На бричке с кучером подъезжала тётя Поля - та, что работала главврачом местной больницы. Был здесь и другой родственник Ёни Злотоябко - его родной брат Боря. Раздевался. Громко крякая, входил в воду, нырял и, отфыркиваясь, плыл к другому берегу. Плавая там под обрывом, кричал, широко раскрывая рот:
- Глу- бо-ко-о-о!!!
"Г" произносил по-южно-русски, горловым придыханием, а на каждом "о" делал упор, как это свойственно украинцам (и украинским евреям).
Миля называл его "дядей Борей Голопупенко". Я считал, что это настоящая Борина фамилия. Она удивительно шла к нему - толстобрюхому, с существенным пупом в центре круглого живота.
Дядя Шура Сазонов, переплыв речку, долго стоял на том берегу, вызывая у меня зависть и любопытство: мне казалось, что там другая жизнь, всё - другое, необычное. Вернувшись, дядя Шура подтверждал это предположение:
- Я видел там мма-ллень- кких чче-лло-ввечч-кков, они ез-здят в мма-ллень-кких вва-ггон-ччи-кках...
И т. д.
Но как-то мы все пошли в дальнюю прогулку, перешли вброд речку в другом месте, гуляли на "том берегу", однако он оказался почти как "этот" - и никаких "чче-лло-вве-ччков не встретили. Попались, правда, в лесу какие-то пьяные мужики, но роста вполне обыкновенного. Великий мастер врать был дядя Шура! За это я и любил его всю жизнь.
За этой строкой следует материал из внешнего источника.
Background: an optimization exercise with open tools, aiming at small area, a short achievable clock period and few clock cycles. Do not read the settings as production practice. In this exercise RTL edits were held to simulation tests only and were not proved equivalent to the original.

## vpha_hash
module vpha_hash (
    input  wire         clk,
    input  wire         rst,        
    input  wire         start,      
    input  wire [31:0]  len,        
    output reg          busy,
    output reg          done,
    output wire [31:0]  result,
    output reg          rd_req,
    output wire [31:0]  rd_addr,    
    output wire [5:0]   rd_len,     
    input  wire         rd_ready,
    input  wire         rd_valid,
    input  wire [255:0] rd_data     
);
Size: about 1900 cells after synthesis, ~450 flip-flops.
==> module vpha_hash, before the edit <==
module vpha_hash (
    input  wire         clk,
    input  wire         rst,        
    input  wire         start,      
    input  wire [31:0]  len,        
    output reg          busy,
    output reg          done,
    output wire [31:0]  result,
    output reg          rd_req,
    output wire [31:0]  rd_addr,    
    output wire [5:0]   rd_len,     
    input  wire         rd_ready,
    input  wire         rd_valid,
    input  wire [255:0] rd_data     
);
    reg [31:0]  h;             
    reg [1:0]   m;             
    reg [27:0]  blk;           
    reg [27:0]  rhi;           
    reg [3:0]   llo;           
    reg [2:0]   qlast;         
    reg         nslot;         
    reg         fdone;         
    reg         flast;         
    reg         fin;           
    reg         outst;         
    reg         lds;           
    reg [127:0] buf0, buf1;    
    reg [1:0]   full;          
    reg [4:0]   rlen;          
    reg [2:0]   p;             
    reg         pdone;         
    reg [23:0]  prev;          
    reg [31:0]  x0, x1;        
    reg         xv, xl;        
    assign result  = h;
    assign rd_addr = {blk, 4'd0};
    assign rd_len  = {1'b0, rlen};
    wire [255:0] bufw = {buf1, buf0};
    wire [31:0]  w    = bufw[32*p +: 32];
    wire [7:0] w0 = w[7:0],    w1 = w[15:8],  w2 = w[23:16], w3 = w[31:24];
    wire [7:0] p1 = prev[7:0], p2 = prev[15:8], p3 = prev[23:16];
    reg  [7:0] v0, v1, v2, v3;
    always @(*) begin
        case (m)
            2'd0:    begin v0 = w0; v1 = w1; v2 = w2; v3 = w3; end
            2'd1:    begin v0 = p3; v1 = w0; v2 = w1; v3 = w2; end
            2'd2:    begin v0 = p2; v1 = p3; v2 = w0; v3 = w1; end
            default: begin v0 = p1; v1 = p2; v2 = p3; v3 = w0; end
        endcase
    end
    wire [31:0] x0_n, x1_n;
    wire [31:0] h_n;
    vpha_word_sum  u_ws (.v0(v0), .v1(v1), .v2(v2), .v3(v3), .s0(x0_n), .s1(x1_n));
    vpha_state_sum u_ss (.h(h), .x0(x0), .x1(x1), .s(h_n));
    wire go    = busy & full[p[2]] & ~pdone;        
    wire wlast = fin & (p == qlast);                
    wire       vld    = rd_valid & outst;
    wire       full0a = vld & ~lds | full[0] & ~(go & (p == 3'd3));
    wire       full1a = vld &  lds | full[1] & ~(go & (p == 3'd7));
    wire [2:0] p_a    = go ? p + 3'd1 : p;
    wire       full0r = full[0] & ~(go & (p == 3'd3));
    wire       full1r = full[1] & ~(go & (p == 3'd7));
    wire       slot_free = nslot ? (~full1r | (p_a[2] & p_a[1]))
                                 : (~full0r | (~p_a[2] & p_a[1]));
    wire       can_req = busy & ~fdone & ~rd_req & (~outst | rd_valid) & slot_free;
    wire       r1     = (rhi == 28'd1);
    wire       r2     = (rhi == 28'd2);
    wire       last   = r1 | (r2 & (llo == 4'd0));    
    always @(posedge clk) begin
        xv <= go & ~rst;
        xl <= wlast;
        x0 <= x0_n;
        x1 <= x1_n;
    end
    always @(posedge clk) begin
        if (vld & ~lds) buf0 <= rd_data[127:0];
        if (vld &  lds) buf1 <= rd_data[127:0];
    end
    always @(posedge clk) begin
        if (rst) begin
            busy   <= 1'b0;
            done   <= 1'b0;
            rd_req <= 1'b0;
            outst  <= 1'b0;
            full   <= 2'b00;
            fdone  <= 1'b1;
            pdone  <= 1'b1;
        end else if (start & ~busy) begin
            done  <= (len == 32'd0);
            busy  <= (len != 32'd0);
            m     <= -len[1:0];
            case (len[1:0])
                2'd0:    h <= 32'h00000001;    
                2'd3:    h <= 32'hBDEF7BDF;    
                2'd2:    h <= 32'hCC520C41;    
                default: h <= 32'hD50AE79F;    
            endcase
            blk   <= 28'd0;
            rhi   <= len[31:4];
            llo   <= len[3:0];
            qlast <= len[4:2] - {2'b00, (len[1:0] == 2'd0)};
            nslot <= 1'b1;
            fin   <= 1'b0;
            full  <= 2'b00;
            p     <= 3'd0;
            pdone <= (len == 32'd0);
            prev  <= 24'd0;
            rd_req <= (len != 32'd0);
            rlen  <= (len[31:4] != 28'd0) ? 5'd16 : {1'b0, len[3:0]};
            lds   <= 1'b0;
            fdone <= (len[31:4] == 28'd0) | ((len[31:4] == 28'd1) & (len[3:0] == 4'd0));
            flast <= (len[31:4] == 28'd0) | ((len[31:4] == 28'd1) & (len[3:0] == 4'd0));
        end else begin
            if (go) begin
                prev <= w[31:8];
                p    <= p + 3'd1;
                if (wlast) pdone <= 1'b1;
            end
            if (xv) begin
                h <= h_n;
                if (xl) begin
                    busy <= 1'b0;
                    done <= 1'b1;
                end
            end
            full <= {full1a, full0a};
            if (vld) begin
                outst <= 1'b0;
                if (flast) fin <= 1'b1;
            end
            if (rd_req & rd_ready) begin
                rd_req <= 1'b0;
                outst  <= 1'b1;
            end
            if (can_req) begin
                rd_req <= 1'b1;
                rlen   <= r1 ? {1'b0, llo} : 5'd16;
                lds    <= nslot;
                nslot  <= ~nslot;
                flast  <= last;
                fdone  <= last;
                blk    <= blk + 28'd1;
                rhi    <= rhi - 28'd1;
            end
        end
    end
endmodule
Settings: LEC_CHECK=0, ABC_CLOCK_PERIOD_IN_PS=3000, CAP_MARGIN=20, CORE_MARGIN=2, CORE_UTILIZATION=65, CTS_CLUSTER_DIAMETER=100, CTS_CLUSTER_SIZE=22, SLEW_MARGIN=20, TNS_END_PERCENT=0; clock period 12.0 ns.
standard.sh (not shown) runs the stock make flow with config.mk's settings and CLKGATE_MAP_FILE= SYNTH_SCRIPT=/design/flow/synth_recipe.tcl, a recipe that flattens the netlist after the stock synthesis.
==> flow/flow/run.sh <==
#!/bin/bash
set -euo pipefail
bash standard.sh SETUP_SLACK_MARGIN=8.5 finish > make_finish.log 2>&1
Testbench counts at the start, summed over its fixed seeds: cycles 23,130.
Мои родители, во всяком случае - папа, бывали в Шишаках наездами, со мной возилась, в основном, бабушка Женя. Лёву тоже помню урывками. В его жизни, в жизни моих родителей начинались как раз тогда страшные дни и годы, но я и не догадывался об этом. У меня тогда в голове жила одна заветная, жгучая мечта.